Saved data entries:
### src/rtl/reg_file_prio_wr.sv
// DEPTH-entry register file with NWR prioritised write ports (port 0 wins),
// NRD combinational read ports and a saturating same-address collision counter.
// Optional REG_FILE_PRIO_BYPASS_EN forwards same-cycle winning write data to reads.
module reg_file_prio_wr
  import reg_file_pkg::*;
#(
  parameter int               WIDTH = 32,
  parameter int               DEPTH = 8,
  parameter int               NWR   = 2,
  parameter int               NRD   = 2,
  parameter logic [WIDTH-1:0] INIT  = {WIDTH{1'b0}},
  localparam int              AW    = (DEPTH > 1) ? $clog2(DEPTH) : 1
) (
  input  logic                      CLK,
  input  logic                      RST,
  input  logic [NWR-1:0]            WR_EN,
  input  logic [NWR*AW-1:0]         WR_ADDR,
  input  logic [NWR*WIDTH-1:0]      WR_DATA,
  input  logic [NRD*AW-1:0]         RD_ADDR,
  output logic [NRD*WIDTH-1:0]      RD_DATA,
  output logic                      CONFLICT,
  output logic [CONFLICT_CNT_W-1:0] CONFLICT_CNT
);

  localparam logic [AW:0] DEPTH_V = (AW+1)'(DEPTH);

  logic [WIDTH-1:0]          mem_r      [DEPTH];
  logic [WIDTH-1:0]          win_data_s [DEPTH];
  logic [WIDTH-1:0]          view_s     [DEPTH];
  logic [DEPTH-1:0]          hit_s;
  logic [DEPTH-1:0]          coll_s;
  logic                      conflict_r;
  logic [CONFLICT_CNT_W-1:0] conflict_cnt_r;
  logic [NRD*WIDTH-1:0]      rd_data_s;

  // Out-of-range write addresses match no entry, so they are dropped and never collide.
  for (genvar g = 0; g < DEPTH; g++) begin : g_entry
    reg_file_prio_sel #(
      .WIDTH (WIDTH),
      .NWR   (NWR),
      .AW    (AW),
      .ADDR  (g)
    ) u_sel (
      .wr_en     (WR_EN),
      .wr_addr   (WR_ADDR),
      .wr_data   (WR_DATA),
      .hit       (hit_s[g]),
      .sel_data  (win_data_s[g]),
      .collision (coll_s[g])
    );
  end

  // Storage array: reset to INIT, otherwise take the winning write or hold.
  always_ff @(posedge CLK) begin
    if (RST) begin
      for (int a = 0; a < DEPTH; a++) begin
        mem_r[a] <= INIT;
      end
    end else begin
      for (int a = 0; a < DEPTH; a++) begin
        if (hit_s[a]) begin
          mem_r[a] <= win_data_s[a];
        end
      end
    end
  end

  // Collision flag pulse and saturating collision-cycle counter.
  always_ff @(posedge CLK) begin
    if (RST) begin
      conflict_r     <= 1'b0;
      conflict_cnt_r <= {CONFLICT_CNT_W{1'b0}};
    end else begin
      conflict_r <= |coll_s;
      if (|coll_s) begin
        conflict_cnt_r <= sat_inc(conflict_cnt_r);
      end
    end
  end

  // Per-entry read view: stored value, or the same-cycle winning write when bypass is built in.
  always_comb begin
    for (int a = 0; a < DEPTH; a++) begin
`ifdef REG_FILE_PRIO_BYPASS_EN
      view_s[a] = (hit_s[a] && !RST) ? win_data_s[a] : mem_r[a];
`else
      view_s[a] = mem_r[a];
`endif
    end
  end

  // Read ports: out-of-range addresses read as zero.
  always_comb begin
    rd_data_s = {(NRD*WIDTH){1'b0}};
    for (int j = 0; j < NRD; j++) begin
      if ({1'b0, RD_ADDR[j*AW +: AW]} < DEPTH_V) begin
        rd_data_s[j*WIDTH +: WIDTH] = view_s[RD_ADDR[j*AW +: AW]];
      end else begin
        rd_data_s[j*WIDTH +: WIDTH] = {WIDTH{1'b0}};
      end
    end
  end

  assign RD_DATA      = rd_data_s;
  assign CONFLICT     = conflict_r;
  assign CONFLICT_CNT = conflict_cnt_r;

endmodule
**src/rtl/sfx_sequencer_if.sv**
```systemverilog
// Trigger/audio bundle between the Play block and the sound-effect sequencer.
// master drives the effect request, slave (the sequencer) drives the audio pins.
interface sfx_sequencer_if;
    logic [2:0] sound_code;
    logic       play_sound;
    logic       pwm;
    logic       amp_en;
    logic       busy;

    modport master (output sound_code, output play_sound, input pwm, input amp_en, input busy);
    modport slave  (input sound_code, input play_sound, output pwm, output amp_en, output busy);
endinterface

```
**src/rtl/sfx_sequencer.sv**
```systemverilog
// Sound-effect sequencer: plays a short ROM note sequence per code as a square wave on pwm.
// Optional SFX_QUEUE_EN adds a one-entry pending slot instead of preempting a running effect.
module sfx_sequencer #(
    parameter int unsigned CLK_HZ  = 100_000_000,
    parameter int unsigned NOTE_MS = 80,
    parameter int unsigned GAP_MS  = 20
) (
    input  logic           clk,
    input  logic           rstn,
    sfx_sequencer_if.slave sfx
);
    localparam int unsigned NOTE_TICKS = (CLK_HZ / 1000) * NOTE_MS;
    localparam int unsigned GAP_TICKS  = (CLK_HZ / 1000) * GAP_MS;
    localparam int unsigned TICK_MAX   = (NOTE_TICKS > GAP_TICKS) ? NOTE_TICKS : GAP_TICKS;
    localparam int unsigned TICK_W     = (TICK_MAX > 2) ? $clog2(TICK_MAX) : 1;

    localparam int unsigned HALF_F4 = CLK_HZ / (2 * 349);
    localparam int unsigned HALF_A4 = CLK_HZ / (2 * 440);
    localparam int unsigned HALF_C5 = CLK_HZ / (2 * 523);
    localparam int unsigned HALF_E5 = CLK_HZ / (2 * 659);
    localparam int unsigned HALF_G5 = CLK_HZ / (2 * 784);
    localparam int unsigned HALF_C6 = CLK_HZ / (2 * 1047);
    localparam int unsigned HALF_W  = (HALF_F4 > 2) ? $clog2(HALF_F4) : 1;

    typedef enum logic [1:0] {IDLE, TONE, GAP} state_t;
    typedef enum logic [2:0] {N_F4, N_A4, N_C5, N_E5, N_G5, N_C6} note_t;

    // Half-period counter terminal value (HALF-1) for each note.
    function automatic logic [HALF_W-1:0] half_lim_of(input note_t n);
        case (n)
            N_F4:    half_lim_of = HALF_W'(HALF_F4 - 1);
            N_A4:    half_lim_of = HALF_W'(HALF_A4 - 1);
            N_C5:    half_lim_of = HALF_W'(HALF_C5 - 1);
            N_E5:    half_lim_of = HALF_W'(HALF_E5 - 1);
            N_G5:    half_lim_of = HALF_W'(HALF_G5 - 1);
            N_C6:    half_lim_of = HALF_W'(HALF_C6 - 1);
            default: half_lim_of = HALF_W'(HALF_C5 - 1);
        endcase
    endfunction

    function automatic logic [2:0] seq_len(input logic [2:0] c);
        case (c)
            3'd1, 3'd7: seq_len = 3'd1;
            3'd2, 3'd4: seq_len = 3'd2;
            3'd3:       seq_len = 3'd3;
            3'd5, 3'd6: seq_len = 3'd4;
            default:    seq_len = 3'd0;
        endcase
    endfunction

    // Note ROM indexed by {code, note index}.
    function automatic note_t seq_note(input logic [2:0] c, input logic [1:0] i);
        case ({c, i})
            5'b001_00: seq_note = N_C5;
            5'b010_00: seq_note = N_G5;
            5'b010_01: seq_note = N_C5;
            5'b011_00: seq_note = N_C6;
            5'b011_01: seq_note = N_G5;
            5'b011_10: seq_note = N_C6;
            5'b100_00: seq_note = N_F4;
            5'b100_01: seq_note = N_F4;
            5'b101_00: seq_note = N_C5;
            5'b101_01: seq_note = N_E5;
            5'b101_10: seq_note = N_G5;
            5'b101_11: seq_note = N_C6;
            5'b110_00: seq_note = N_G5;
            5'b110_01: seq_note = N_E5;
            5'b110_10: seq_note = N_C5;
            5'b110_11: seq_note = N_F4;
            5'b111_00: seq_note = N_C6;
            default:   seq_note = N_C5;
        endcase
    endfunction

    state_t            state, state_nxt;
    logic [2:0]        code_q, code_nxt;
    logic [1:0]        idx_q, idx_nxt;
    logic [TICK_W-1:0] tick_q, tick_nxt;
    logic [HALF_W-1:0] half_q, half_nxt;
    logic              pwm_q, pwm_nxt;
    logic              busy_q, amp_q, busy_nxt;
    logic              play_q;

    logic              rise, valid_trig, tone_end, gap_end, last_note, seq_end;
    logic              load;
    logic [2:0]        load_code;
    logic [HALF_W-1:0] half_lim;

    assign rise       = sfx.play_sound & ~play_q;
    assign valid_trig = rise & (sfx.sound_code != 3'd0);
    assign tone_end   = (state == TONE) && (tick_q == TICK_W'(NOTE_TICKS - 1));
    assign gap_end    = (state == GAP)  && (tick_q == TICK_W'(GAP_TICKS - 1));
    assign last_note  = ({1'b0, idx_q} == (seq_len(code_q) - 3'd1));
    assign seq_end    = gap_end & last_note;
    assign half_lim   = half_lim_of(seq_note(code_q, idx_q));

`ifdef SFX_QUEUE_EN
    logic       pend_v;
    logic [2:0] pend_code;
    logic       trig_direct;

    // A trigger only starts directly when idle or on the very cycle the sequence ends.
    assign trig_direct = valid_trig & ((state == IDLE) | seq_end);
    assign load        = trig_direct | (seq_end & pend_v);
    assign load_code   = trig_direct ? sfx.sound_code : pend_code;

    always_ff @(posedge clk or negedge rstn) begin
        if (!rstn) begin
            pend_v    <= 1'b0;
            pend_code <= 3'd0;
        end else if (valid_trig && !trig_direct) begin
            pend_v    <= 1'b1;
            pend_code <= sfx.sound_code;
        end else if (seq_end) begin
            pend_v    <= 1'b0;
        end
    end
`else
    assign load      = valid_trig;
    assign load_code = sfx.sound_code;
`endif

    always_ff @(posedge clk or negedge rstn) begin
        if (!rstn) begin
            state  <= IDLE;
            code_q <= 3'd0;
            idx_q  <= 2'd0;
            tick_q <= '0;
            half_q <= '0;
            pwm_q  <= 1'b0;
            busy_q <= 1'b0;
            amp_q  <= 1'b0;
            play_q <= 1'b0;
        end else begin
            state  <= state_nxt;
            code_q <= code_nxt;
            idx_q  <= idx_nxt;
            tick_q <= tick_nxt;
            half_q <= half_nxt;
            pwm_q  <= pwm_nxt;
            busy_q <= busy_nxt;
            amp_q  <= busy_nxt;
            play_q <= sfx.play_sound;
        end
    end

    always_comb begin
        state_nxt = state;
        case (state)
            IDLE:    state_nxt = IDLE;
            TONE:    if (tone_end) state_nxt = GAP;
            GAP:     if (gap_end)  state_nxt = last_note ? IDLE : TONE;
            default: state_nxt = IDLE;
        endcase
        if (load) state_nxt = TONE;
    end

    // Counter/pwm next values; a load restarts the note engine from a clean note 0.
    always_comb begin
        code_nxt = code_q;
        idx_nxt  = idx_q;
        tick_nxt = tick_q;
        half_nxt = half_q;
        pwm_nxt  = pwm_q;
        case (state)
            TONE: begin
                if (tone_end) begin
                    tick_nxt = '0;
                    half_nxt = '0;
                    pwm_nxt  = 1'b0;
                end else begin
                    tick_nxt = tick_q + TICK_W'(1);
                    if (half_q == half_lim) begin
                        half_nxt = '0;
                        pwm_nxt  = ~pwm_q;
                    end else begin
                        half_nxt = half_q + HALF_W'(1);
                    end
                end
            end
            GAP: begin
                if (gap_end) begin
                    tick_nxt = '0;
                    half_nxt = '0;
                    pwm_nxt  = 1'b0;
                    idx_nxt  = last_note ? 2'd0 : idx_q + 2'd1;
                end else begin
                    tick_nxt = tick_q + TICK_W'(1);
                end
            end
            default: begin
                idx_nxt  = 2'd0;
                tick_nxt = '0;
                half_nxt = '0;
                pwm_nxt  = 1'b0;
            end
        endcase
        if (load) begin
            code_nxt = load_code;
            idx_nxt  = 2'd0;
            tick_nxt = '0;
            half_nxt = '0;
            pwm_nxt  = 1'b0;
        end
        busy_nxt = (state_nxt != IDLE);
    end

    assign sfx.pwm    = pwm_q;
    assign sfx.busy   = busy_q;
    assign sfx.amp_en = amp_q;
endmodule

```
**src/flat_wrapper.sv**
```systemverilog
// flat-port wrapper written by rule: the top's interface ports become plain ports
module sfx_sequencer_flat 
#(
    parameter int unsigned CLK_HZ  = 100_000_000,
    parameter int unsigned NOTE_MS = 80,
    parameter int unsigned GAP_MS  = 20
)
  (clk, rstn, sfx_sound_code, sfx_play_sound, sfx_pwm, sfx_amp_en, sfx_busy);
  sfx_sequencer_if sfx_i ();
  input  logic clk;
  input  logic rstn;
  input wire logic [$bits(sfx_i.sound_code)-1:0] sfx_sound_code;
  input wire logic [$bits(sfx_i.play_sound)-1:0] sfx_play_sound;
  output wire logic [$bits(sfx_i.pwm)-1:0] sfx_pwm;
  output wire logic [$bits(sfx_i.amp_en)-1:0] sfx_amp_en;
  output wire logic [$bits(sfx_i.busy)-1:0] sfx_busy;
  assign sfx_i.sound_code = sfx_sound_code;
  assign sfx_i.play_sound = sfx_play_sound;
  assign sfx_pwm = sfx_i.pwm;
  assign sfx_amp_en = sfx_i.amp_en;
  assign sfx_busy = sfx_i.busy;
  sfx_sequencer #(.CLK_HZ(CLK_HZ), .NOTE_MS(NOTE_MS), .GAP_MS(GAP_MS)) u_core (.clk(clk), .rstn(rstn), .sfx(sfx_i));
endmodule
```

What to work on
Take every line from the data that includes the word "ports".

Output
// DEPTH-entry register file with NWR prioritised write ports (port 0 wins),
// NRD combinational read ports and a saturating same-address collision counter.
  // Read ports: out-of-range addresses read as zero.
// flat-port wrapper written by rule: the top's interface ports become plain ports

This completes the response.